### What you have to do
Set down all of the data exactly as it appears.

________

`src/rtl/div_seq_param.sv`:
```
// Sequential restoring radix-2 divider, signed or unsigned per operation.
// Optional macro DIV_EARLY_OUT_EN adds a fast path when |a| < |b|.
module div_seq_param #(
    parameter int WIDTH = 32
) (
    input  logic             clk,
    input  logic             reset,
    input  logic             start,
    input  logic             signedness,
    input  logic [WIDTH-1:0] a,
    input  logic [WIDTH-1:0] b,
    output logic             busy,
    output logic             done,
    output logic [WIDTH-1:0] q,
    output logic [WIDTH-1:0] r,
    output logic             divzero
);

    localparam int CW = $clog2(WIDTH + 1);
    localparam logic [WIDTH-1:0] MOST_NEG = {1'b1, {(WIDTH-1){1'b0}}};

    typedef enum logic [1:0] {
        IDLE,
        ITER,
        FIX,
        FAST
    } state_t;

    state_t state;
    state_t state_next;

    logic [CW-1:0]    count;
    logic [WIDTH-1:0] dvd;
    logic [WIDTH-1:0] rem;
    logic [WIDTH-1:0] b_mag;
    logic             q_neg;
    logic             r_neg;
    logic             dz;

    logic             a_neg_in;
    logic             b_neg_in;
    logic [WIDTH-1:0] a_mag_in;
    logic [WIDTH-1:0] b_mag_in;
    logic             b_zero;
    logic             overflow_case;
    logic             early;
    logic             accept;
    logic             take_fast;

    logic [WIDTH:0]   rem_sh;
    logic [WIDTH-1:0] rem_sub;
    logic             fits;

    assign a_neg_in      = signedness & a[WIDTH-1];
    assign b_neg_in      = signedness & b[WIDTH-1];
    assign a_mag_in      = a_neg_in ? -a : a;
    assign b_mag_in      = b_neg_in ? -b : b;
    assign b_zero        = (b == '0);
    assign overflow_case = signedness && (a == MOST_NEG) && (b == '1);

`ifdef DIV_EARLY_OUT_EN
    assign early = !b_zero && (a_mag_in < b_mag_in);
`else
    assign early = 1'b0;
`endif

    // The done cycle is still part of the operation, so a start seen then is dropped.
    assign accept    = (state == IDLE) && start && !done;
    assign take_fast = b_zero || overflow_case || early;

    assign rem_sh  = {rem, dvd[WIDTH-1]};
    assign fits    = (rem_sh >= {1'b0, b_mag});
    assign rem_sub = rem_sh[WIDTH-1:0] - b_mag;

    assign busy = (state != IDLE) || done;

    always_ff @(posedge clk or posedge reset) begin
        if (reset) begin
            state <= IDLE;
        end else begin
            state <= state_next;
        end
    end

    always_comb begin
        state_next = state;
        case (state)
            IDLE: begin
                if (accept) begin
                    state_next = take_fast ? FAST : ITER;
                end
            end
            ITER: begin
                if (count == CW'(1)) begin
                    state_next = FIX;
                end
            end
            FIX:     state_next = IDLE;
            FAST:    state_next = IDLE;
            default: state_next = IDLE;
        endcase
    end

    // dvd doubles as the quotient shift register; fast results are staged in dvd/rem too.
    always_ff @(posedge clk or posedge reset) begin
        if (reset) begin
            count   <= '0;
            dvd     <= '0;
            rem     <= '0;
            b_mag   <= '0;
            q_neg   <= 1'b0;
            r_neg   <= 1'b0;
            dz      <= 1'b0;
            done    <= 1'b0;
            q       <= '0;
            r       <= '0;
            divzero <= 1'b0;
        end else begin
            done <= (state == FIX) || (state == FAST);
            case (state)
                IDLE: begin
                    if (accept) begin
                        q_neg <= 1'b0;
                        r_neg <= 1'b0;
                        dz    <= 1'b0;
                        if (b_zero) begin
                            dvd <= '1;
                            rem <= a;
                            dz  <= 1'b1;
                        end else if (overflow_case) begin
                            dvd <= a;
                            rem <= '0;
                        end else if (early) begin
                            dvd <= '0;
                            rem <= a;
                        end else begin
                            dvd   <= a_mag_in;
                            rem   <= '0;
                            b_mag <= b_mag_in;
                            count <= CW'(WIDTH);
                            q_neg <= signedness & (a[WIDTH-1] ^ b[WIDTH-1]);
                            r_neg <= a_neg_in;
                        end
                    end
                end
                ITER: begin
                    rem   <= fits ? rem_sub : rem_sh[WIDTH-1:0];
                    dvd   <= {dvd[WIDTH-2:0], fits};
                    count <= count - CW'(1);
                end
                FIX: begin
                    q       <= q_neg ? -dvd : dvd;
                    r       <= r_neg ? -rem : rem;
                    divzero <= dz;
                end
                FAST: begin
                    q       <= dvd;
                    r       <= rem;
                    divzero <= dz;
                end
                default: ;
            endcase
        end
    end

endmodule

```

________

### Worked solution
`src/rtl/div_seq_param.sv`:
```
// Sequential restoring radix-2 divider, signed or unsigned per operation.
// Optional macro DIV_EARLY_OUT_EN adds a fast path when |a| < |b|.
module div_seq_param #(
    parameter int WIDTH = 32
) (
    input  logic             clk,
    input  logic             reset,
    input  logic             start,
    input  logic             signedness,
    input  logic [WIDTH-1:0] a,
    input  logic [WIDTH-1:0] b,
    output logic             busy,
    output logic             done,
    output logic [WIDTH-1:0] q,
    output logic [WIDTH-1:0] r,
    output logic             divzero
);

    localparam int CW = $clog2(WIDTH + 1);
    localparam logic [WIDTH-1:0] MOST_NEG = {1'b1, {(WIDTH-1){1'b0}}};

    typedef enum logic [1:0] {
        IDLE,
        ITER,
        FIX,
        FAST
    } state_t;

    state_t state;
    state_t state_next;

    logic [CW-1:0]    count;
    logic [WIDTH-1:0] dvd;
    logic [WIDTH-1:0] rem;
    logic [WIDTH-1:0] b_mag;
    logic             q_neg;
    logic             r_neg;
    logic             dz;

    logic             a_neg_in;
    logic             b_neg_in;
    logic [WIDTH-1:0] a_mag_in;
    logic [WIDTH-1:0] b_mag_in;
    logic             b_zero;
    logic             overflow_case;
    logic             early;
    logic             accept;
    logic             take_fast;

    logic [WIDTH:0]   rem_sh;
    logic [WIDTH-1:0] rem_sub;
    logic             fits;

    assign a_neg_in      = signedness & a[WIDTH-1];
    assign b_neg_in      = signedness & b[WIDTH-1];
    assign a_mag_in      = a_neg_in ? -a : a;
    assign b_mag_in      = b_neg_in ? -b : b;
    assign b_zero        = (b == '0);
    assign overflow_case = signedness && (a == MOST_NEG) && (b == '1);

`ifdef DIV_EARLY_OUT_EN
    assign early = !b_zero && (a_mag_in < b_mag_in);
`else
    assign early = 1'b0;
`endif

    // The done cycle is still part of the operation, so a start seen then is dropped.
    assign accept    = (state == IDLE) && start && !done;
    assign take_fast = b_zero || overflow_case || early;

    assign rem_sh  = {rem, dvd[WIDTH-1]};
    assign fits    = (rem_sh >= {1'b0, b_mag});
    assign rem_sub = rem_sh[WIDTH-1:0] - b_mag;

    assign busy = (state != IDLE) || done;

    always_ff @(posedge clk or posedge reset) begin
        if (reset) begin
            state <= IDLE;
        end else begin
            state <= state_next;
        end
    end

    always_comb begin
        state_next = state;
        case (state)
            IDLE: begin
                if (accept) begin
                    state_next = take_fast ? FAST : ITER;
                end
            end
            ITER: begin
                if (count == CW'(1)) begin
                    state_next = FIX;
                end
            end
            FIX:     state_next = IDLE;
            FAST:    state_next = IDLE;
            default: state_next = IDLE;
        endcase
    end

    // dvd doubles as the quotient shift register; fast results are staged in dvd/rem too.
    always_ff @(posedge clk or posedge reset) begin
        if (reset) begin
            count   <= '0;
            dvd     <= '0;
            rem     <= '0;
            b_mag   <= '0;
            q_neg   <= 1'b0;
            r_neg   <= 1'b0;
            dz      <= 1'b0;
            done    <= 1'b0;
            q       <= '0;
            r       <= '0;
            divzero <= 1'b0;
        end else begin
            done <= (state == FIX) || (state == FAST);
            case (state)
                IDLE: begin
                    if (accept) begin
                        q_neg <= 1'b0;
                        r_neg <= 1'b0;
                        dz    <= 1'b0;
                        if (b_zero) begin
                            dvd <= '1;
                            rem <= a;
                            dz  <= 1'b1;
                        end else if (overflow_case) begin
                            dvd <= a;
                            rem <= '0;
                        end else if (early) begin
                            dvd <= '0;
                            rem <= a;
                        end else begin
                            dvd   <= a_mag_in;
                            rem   <= '0;
                            b_mag <= b_mag_in;
                            count <= CW'(WIDTH);
                            q_neg <= signedness & (a[WIDTH-1] ^ b[WIDTH-1]);
                            r_neg <= a_neg_in;
                        end
                    end
                end
                ITER: begin
                    rem   <= fits ? rem_sub : rem_sh[WIDTH-1:0];
                    dvd   <= {dvd[WIDTH-2:0], fits};
                    count <= count - CW'(1);
                end
                FIX: begin
                    q       <= q_neg ? -dvd : dvd;
                    r       <= r_neg ? -rem : rem;
                    divzero <= dz;
                end
                FAST: begin
                    q       <= dvd;
                    r       <= rem;
                    divzero <= dz;
                end
                default: ;
            endcase
        end
    end

endmodule

```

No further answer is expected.